FISCHER: Es war weniger das Stichwort als der erhobene Zeigefinger und die besserwisserische Art, die jene irritierte, die zum Teil mit ihrem Blut oder ihrer Existenz für gemachte Fehler bezahlt hatten. Es wäre aber absurd, zu behaupten, irgend jemand der Beteiligten sei ohne Fehler gewesen und Makellose seien Alleinschuldigen gegenübergestanden.

FURCHE: Wirklich Schuld bekannt und um Vergebung gebeten hat namens der Kirche Kardinal

König. Man hatte den Eindruck, als hätte niemand in der SPÖ dies auch nur zur Kenntnis genommen.

FISCHER: Das Verhalten des Kardinals war außerordentlich eindrucksvoll, mutig und obendrein auch noch klug, weil es nichts Exkulpierenderes gibt als ein ohne Wenn und Aber ausgesprochenes Fehlerbekenntnis. Die Kirche ist geradezu darum zu beneiden, daß sie, weil sie nicht im Parteienwettbewerb steht, sich so verhalten kann. Für die Nachfolger des Kardinals handelt es sich jetzt wirklich nur noch um ein historisches Problem, von dem nichts an Schuld mehr zurückgeblieben ist, kein Stachel und kein Widerhaken. Das Kapitel kirchliche „Schuld" ist damit abgeschlossen, da ist kein Postskriptum mehr notwendig.

FURCHE: Auch wenn der Kardinal dieses Schuldbekenntnis sicher ohne Nebenabsichten aussprach, fragen sich jetzt doch viele Katholiken: Was haben wir eigentlich von solcher Bekenntnisbereitschaf t? Die Sozialisten bleiben etwa in der Abtreibungsfrage so unversöhnlich wie bisher..'.

FISCHER: Wenn ich die Gesinnung des Kardinals richtig interpretiere, dann ist diese wirklich das Gegenteil von dem, was in der Frage „Was haben wir davon?" zum Ausdruck kommt. Wir haben also einen Themenwechsel vorgenommen. Bei der von Ihnen angeschnittenen Frage geht es mir um zwei Fixpunkte: Es ist wünschenswert, die Zahl der Schwangerschaftsabbrüche so weit wie möglich zu reduzieren. Ich halte Schwangerschaftsabbruch in höchstem Maß für bedauerlich und abzulehnen, wenn vielleicht aus anderen Motiven als Katholiken. Der zweite Fixpunkt ist: Man soll das Strafrecht ein für allemal aus dem Spiel lassen.

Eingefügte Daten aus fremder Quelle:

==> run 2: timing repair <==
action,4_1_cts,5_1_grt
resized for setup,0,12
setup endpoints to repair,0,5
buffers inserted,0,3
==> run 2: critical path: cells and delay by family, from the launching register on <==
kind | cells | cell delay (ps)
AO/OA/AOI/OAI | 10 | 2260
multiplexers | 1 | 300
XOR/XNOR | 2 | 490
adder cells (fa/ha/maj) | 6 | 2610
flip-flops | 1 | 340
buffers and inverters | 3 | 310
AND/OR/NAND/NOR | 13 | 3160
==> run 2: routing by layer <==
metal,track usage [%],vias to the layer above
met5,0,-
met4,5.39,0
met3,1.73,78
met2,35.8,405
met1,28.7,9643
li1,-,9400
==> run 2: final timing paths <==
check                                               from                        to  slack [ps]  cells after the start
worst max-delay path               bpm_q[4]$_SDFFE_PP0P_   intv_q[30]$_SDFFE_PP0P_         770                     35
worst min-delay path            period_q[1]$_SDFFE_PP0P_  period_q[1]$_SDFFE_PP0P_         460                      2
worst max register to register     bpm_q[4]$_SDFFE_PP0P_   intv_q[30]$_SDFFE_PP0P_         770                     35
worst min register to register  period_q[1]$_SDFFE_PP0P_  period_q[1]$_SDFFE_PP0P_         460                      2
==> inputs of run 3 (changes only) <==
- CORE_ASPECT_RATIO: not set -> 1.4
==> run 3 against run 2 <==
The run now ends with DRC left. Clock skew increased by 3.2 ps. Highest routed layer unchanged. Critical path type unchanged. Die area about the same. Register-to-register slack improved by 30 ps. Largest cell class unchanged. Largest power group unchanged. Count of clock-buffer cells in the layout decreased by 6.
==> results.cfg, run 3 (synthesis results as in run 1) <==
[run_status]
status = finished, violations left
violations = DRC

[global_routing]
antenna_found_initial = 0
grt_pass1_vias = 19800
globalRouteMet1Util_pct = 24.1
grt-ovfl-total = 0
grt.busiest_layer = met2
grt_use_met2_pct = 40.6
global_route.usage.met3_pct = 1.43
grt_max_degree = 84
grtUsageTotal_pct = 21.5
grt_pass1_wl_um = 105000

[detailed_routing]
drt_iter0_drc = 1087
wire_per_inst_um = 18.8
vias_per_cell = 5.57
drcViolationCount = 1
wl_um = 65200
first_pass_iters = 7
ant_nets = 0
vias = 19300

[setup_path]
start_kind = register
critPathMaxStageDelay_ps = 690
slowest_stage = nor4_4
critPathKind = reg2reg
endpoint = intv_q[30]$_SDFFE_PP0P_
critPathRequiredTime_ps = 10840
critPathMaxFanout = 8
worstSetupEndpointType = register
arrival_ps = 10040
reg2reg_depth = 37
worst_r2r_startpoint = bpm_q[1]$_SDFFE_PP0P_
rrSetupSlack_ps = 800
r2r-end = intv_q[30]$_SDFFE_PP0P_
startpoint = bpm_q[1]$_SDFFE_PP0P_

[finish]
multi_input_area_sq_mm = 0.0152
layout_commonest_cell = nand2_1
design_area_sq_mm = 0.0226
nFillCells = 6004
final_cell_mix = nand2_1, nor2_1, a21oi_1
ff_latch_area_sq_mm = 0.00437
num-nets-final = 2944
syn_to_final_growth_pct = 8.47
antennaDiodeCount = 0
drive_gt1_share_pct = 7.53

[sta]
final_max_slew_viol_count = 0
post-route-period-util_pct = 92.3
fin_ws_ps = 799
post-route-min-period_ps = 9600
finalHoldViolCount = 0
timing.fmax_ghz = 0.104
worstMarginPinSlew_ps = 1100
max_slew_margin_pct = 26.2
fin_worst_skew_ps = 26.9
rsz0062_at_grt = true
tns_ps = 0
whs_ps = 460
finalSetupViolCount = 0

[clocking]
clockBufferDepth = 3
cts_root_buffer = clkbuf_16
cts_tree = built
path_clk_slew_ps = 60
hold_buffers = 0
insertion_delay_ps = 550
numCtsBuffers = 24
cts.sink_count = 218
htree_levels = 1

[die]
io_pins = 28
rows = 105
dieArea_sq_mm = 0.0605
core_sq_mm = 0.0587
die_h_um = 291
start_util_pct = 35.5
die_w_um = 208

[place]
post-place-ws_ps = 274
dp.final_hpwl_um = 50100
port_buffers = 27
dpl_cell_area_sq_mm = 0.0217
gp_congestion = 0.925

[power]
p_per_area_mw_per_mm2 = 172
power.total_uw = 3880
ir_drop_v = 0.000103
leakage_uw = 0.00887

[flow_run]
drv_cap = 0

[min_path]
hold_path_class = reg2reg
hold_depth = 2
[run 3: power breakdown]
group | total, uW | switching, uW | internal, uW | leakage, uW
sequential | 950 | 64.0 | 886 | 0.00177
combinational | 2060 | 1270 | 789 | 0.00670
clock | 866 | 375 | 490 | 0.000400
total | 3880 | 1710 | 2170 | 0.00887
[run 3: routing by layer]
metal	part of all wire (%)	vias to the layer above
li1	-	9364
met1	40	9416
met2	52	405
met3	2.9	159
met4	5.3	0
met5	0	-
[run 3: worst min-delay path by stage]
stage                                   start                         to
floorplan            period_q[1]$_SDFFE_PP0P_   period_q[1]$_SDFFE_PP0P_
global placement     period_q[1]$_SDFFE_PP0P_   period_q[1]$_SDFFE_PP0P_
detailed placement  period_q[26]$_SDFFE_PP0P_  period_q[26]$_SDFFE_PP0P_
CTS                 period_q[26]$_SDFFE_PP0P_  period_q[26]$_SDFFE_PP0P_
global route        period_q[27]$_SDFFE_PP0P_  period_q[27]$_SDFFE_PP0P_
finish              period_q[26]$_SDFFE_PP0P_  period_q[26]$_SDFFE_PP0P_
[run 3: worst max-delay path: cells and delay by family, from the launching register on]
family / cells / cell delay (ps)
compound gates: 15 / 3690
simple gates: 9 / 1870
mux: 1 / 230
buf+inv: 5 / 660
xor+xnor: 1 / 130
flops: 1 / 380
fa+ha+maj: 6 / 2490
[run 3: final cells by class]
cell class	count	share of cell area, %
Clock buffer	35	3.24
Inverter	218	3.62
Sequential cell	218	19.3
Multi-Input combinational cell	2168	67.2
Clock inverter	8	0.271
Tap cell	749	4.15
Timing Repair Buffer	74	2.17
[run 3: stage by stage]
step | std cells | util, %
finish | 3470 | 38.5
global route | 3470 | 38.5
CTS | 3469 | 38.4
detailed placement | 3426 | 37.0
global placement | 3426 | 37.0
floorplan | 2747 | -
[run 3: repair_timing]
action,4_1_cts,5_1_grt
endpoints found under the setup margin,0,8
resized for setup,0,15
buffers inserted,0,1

FURCHE: Genau diese beiden Punkte haben Sie mit maßgeblichen Vertretern der Kirche gemeinsam. Da müßte doch eine Lösung möglich sein ...

FISCHER: Sobald der Gesetzgeber ins Spiel gebracht wird, kommen auch wieder politische Komponenten zum Tragen. Man müßte Leute, die in keiner Weise im Verdacht stehen, auf eine parteipolitische Polarisierung hinzuarbeiten, um ihre Empfehlung für eine Reduktion der Schwangerschaftsabbrüche fragen.

FURCHE: Zum Beispiel Primär Rockenschaub, der für die Fristenregelung eintrat und nun deren Konsequenzen bedauert.

FISCHER: Mit ihm werde ich in den nächsten Tagen zusammentreffen und mir interessiert und ausführlich seine Meinung schildern lassen.

Mit dem Bundesminister für Wissenschaft und Forschung sprach Hubert Feichtlbauer.